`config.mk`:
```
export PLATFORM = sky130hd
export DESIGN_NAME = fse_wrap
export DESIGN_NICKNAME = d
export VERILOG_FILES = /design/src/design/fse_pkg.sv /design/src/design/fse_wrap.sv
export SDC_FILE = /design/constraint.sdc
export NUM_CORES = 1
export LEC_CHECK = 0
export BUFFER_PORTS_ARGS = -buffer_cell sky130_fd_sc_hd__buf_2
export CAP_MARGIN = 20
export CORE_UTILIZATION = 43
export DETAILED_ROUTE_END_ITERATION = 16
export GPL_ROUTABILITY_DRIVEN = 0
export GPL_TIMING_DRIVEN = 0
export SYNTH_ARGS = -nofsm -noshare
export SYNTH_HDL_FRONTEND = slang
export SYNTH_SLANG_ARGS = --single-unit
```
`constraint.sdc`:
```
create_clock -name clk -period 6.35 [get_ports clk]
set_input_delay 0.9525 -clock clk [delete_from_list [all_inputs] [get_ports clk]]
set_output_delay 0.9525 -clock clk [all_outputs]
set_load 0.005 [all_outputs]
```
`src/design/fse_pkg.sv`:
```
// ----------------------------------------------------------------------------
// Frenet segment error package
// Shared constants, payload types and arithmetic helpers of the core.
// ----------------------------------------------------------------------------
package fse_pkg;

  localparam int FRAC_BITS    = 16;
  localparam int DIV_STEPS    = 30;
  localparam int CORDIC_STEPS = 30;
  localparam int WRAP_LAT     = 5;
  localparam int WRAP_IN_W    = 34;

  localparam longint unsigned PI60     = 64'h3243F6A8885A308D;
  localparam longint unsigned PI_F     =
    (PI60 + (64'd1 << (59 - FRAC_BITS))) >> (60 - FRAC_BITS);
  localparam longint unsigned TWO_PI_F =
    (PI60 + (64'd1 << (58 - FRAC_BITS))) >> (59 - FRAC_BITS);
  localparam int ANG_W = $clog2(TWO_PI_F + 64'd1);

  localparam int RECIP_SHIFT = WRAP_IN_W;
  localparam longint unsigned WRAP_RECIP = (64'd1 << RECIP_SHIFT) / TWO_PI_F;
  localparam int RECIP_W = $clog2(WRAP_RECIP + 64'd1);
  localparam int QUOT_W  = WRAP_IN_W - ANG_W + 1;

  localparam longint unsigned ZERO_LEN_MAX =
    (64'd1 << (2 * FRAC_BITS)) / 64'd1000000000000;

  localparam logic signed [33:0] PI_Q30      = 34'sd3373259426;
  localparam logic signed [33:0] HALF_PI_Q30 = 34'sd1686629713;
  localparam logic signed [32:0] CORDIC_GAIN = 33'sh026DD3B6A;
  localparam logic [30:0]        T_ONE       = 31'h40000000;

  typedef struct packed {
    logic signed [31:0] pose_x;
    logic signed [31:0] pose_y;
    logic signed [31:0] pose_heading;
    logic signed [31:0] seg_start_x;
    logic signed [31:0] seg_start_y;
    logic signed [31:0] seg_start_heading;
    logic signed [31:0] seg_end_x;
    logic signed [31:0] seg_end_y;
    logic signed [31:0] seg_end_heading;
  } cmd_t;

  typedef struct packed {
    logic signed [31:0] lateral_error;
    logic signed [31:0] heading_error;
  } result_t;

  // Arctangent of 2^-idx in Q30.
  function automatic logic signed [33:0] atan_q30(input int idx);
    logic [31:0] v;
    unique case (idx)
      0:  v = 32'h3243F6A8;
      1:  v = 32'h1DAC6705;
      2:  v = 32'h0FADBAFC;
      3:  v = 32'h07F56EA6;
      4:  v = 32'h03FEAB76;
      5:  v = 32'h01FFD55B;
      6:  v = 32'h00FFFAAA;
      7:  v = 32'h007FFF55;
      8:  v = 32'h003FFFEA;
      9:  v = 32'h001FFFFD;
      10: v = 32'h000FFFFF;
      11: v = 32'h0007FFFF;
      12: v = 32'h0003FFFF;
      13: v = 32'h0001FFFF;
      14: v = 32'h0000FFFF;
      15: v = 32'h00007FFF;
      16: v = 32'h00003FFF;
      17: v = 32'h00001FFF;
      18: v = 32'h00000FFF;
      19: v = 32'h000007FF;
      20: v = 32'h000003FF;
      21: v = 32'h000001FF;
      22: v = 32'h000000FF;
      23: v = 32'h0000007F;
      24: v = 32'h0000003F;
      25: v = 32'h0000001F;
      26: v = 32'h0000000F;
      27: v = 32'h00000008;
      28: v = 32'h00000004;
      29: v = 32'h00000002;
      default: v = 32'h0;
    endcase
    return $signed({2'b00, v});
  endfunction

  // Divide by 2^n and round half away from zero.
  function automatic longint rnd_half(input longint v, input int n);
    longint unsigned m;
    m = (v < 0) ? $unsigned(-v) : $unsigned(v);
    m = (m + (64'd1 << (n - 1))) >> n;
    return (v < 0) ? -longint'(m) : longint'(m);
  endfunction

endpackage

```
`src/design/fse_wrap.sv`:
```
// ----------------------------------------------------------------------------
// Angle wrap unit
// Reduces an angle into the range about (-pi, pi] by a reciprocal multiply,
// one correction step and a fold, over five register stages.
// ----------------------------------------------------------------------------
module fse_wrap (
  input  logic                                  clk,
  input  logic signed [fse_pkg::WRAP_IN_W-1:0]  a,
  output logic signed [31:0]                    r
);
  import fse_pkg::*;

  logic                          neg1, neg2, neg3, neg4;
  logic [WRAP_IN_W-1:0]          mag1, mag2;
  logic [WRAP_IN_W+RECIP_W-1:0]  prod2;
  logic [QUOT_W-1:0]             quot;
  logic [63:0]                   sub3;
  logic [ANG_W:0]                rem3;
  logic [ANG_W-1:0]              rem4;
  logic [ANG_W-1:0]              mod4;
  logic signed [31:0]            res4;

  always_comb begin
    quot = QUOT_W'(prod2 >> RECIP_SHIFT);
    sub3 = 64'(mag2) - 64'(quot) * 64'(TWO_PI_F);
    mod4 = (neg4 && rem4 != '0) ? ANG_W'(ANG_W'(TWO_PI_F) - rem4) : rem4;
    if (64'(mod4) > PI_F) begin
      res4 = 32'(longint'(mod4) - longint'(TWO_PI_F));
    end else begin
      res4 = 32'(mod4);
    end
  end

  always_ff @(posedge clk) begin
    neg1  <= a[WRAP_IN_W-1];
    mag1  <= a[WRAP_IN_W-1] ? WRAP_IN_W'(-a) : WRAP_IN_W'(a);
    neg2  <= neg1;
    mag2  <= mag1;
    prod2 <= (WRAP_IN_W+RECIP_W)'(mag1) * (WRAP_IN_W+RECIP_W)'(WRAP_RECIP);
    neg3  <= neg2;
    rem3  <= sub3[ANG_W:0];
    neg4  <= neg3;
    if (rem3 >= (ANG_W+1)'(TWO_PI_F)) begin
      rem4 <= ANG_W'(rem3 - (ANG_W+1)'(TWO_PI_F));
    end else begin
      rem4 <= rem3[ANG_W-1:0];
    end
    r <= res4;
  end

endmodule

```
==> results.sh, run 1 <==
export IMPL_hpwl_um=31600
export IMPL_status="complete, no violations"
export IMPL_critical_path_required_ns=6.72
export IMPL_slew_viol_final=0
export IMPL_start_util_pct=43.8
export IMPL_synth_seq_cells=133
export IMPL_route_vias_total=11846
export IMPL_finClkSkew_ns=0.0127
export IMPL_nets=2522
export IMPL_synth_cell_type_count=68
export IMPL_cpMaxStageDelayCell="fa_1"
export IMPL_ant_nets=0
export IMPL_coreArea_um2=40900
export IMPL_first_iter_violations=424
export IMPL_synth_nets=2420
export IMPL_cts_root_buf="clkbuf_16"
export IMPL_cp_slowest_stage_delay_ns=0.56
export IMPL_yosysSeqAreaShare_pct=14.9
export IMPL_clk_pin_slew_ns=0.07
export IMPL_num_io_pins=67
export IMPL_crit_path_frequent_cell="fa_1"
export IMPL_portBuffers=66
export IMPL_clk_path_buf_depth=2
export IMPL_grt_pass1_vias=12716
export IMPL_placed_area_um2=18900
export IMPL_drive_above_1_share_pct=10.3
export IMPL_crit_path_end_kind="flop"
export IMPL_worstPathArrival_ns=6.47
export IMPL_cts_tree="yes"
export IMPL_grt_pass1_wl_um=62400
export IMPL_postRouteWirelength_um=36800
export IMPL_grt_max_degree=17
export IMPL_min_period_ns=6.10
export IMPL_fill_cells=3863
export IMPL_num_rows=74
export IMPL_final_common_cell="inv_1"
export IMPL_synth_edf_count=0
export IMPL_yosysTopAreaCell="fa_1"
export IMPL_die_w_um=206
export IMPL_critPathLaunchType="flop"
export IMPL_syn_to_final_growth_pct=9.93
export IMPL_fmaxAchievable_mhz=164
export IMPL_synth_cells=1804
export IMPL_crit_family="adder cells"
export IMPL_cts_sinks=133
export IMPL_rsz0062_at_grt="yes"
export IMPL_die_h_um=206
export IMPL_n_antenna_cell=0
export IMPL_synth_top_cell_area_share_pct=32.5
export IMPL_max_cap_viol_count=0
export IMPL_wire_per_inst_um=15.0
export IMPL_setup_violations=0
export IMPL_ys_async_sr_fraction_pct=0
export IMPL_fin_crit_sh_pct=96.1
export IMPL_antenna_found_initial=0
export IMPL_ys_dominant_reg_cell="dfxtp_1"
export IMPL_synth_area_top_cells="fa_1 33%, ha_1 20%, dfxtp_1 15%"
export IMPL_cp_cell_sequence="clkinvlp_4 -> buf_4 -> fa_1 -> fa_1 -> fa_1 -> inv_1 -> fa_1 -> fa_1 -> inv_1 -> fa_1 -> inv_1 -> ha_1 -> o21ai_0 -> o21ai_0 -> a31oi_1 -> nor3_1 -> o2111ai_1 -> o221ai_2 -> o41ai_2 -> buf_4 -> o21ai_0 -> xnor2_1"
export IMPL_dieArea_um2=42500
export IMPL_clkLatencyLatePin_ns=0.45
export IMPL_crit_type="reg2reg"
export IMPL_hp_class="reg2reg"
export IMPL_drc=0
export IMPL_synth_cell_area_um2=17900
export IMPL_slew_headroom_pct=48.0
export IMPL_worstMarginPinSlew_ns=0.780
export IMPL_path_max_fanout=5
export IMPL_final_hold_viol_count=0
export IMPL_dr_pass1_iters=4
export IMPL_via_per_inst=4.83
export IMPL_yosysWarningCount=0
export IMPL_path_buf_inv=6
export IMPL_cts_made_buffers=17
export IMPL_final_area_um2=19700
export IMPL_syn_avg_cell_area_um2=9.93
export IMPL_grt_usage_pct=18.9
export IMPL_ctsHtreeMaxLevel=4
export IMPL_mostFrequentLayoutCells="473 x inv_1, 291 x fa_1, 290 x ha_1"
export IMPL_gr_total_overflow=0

○ ○ ○

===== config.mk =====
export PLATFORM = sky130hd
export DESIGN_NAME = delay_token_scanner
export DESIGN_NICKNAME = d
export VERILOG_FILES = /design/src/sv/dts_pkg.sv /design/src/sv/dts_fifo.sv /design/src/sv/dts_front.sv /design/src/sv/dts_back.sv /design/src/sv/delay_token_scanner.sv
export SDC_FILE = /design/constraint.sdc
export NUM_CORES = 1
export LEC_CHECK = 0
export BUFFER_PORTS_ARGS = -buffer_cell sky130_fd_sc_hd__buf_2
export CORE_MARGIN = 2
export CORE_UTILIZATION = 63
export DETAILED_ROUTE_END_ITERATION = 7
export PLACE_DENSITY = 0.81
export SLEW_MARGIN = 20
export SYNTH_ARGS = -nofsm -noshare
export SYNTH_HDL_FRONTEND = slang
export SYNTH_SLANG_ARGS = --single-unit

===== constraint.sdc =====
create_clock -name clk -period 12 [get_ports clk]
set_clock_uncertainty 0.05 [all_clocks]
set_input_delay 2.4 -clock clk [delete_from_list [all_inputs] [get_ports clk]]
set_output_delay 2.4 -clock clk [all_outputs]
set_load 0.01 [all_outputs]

○ ○ ○

THE TASK: Please state how many lines in the listing hold the string "begin", giving the number alone.

EXPECTED ANSWER: 6